YOUR INSTRUCTIONS: First find the line with "Step 2, shift: input" in the entries below, then set down exactly every line through the line with "Slacks: ideal /", that line included.

(Stored data)

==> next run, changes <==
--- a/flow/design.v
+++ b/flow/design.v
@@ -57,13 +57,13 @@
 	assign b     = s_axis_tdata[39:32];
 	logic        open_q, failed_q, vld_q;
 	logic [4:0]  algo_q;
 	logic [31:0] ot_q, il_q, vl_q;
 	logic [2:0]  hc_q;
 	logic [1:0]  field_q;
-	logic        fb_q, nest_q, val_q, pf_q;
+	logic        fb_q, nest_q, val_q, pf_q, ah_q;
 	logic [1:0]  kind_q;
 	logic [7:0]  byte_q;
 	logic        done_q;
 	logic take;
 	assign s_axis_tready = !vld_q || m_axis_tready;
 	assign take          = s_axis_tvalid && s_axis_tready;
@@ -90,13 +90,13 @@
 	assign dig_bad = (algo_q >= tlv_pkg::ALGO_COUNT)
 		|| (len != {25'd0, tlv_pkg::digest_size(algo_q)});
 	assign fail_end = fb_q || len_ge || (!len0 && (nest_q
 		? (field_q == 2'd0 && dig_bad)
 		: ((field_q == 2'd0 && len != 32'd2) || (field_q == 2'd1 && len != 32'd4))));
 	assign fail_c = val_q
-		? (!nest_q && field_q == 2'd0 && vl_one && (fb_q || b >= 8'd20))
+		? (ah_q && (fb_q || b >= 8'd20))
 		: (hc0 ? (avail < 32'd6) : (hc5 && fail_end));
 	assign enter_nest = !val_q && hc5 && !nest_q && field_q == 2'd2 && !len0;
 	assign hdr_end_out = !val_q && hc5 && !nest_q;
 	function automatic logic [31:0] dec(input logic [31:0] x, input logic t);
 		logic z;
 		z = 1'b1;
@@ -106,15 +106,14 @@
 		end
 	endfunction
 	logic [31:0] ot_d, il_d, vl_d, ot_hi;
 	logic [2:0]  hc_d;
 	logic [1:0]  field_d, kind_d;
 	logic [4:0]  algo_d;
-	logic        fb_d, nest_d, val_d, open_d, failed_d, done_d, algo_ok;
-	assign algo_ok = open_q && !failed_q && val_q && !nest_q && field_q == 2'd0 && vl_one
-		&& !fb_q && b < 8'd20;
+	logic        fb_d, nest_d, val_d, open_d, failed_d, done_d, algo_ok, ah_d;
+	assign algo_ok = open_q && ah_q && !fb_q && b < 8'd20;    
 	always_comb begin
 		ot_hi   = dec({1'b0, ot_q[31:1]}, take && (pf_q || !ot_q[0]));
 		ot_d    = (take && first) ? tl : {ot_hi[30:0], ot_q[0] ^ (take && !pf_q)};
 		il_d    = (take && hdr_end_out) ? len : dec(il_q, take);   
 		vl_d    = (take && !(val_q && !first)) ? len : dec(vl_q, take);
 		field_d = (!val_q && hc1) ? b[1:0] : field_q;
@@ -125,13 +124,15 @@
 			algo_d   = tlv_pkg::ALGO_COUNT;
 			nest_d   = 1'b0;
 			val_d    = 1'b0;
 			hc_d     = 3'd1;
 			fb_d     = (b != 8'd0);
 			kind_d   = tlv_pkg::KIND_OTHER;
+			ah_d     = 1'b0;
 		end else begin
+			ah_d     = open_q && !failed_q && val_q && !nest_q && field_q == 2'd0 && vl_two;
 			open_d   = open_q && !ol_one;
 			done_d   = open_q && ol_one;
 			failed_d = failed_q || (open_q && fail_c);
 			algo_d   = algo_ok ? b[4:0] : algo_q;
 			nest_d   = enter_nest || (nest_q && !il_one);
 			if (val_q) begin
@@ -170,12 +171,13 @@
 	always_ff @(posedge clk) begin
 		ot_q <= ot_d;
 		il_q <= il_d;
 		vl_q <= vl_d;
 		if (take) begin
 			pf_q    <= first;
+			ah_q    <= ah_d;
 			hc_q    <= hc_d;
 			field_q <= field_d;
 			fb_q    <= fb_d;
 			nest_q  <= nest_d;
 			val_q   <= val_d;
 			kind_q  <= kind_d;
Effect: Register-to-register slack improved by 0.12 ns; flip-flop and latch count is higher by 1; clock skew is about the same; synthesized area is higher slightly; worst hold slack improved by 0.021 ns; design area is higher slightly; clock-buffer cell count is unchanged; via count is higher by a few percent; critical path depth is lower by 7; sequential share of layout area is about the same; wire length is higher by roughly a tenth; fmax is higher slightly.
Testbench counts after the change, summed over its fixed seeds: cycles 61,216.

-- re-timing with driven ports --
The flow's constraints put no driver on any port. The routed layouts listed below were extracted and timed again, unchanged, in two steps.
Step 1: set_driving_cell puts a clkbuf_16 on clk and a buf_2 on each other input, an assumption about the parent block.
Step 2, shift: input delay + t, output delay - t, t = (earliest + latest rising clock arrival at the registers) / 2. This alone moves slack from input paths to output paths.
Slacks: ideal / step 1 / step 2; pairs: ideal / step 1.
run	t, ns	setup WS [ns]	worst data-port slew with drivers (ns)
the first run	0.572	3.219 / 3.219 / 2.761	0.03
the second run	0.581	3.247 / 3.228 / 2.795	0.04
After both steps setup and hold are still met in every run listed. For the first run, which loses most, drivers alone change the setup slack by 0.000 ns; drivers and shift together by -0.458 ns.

RESPONSE TO THIS TASK:
Step 2, shift: input delay + t, output delay - t, t = (earliest + latest rising clock arrival at the registers) / 2. This alone moves slack from input paths to output paths.
Slacks: ideal / step 1 / step 2; pairs: ideal / step 1.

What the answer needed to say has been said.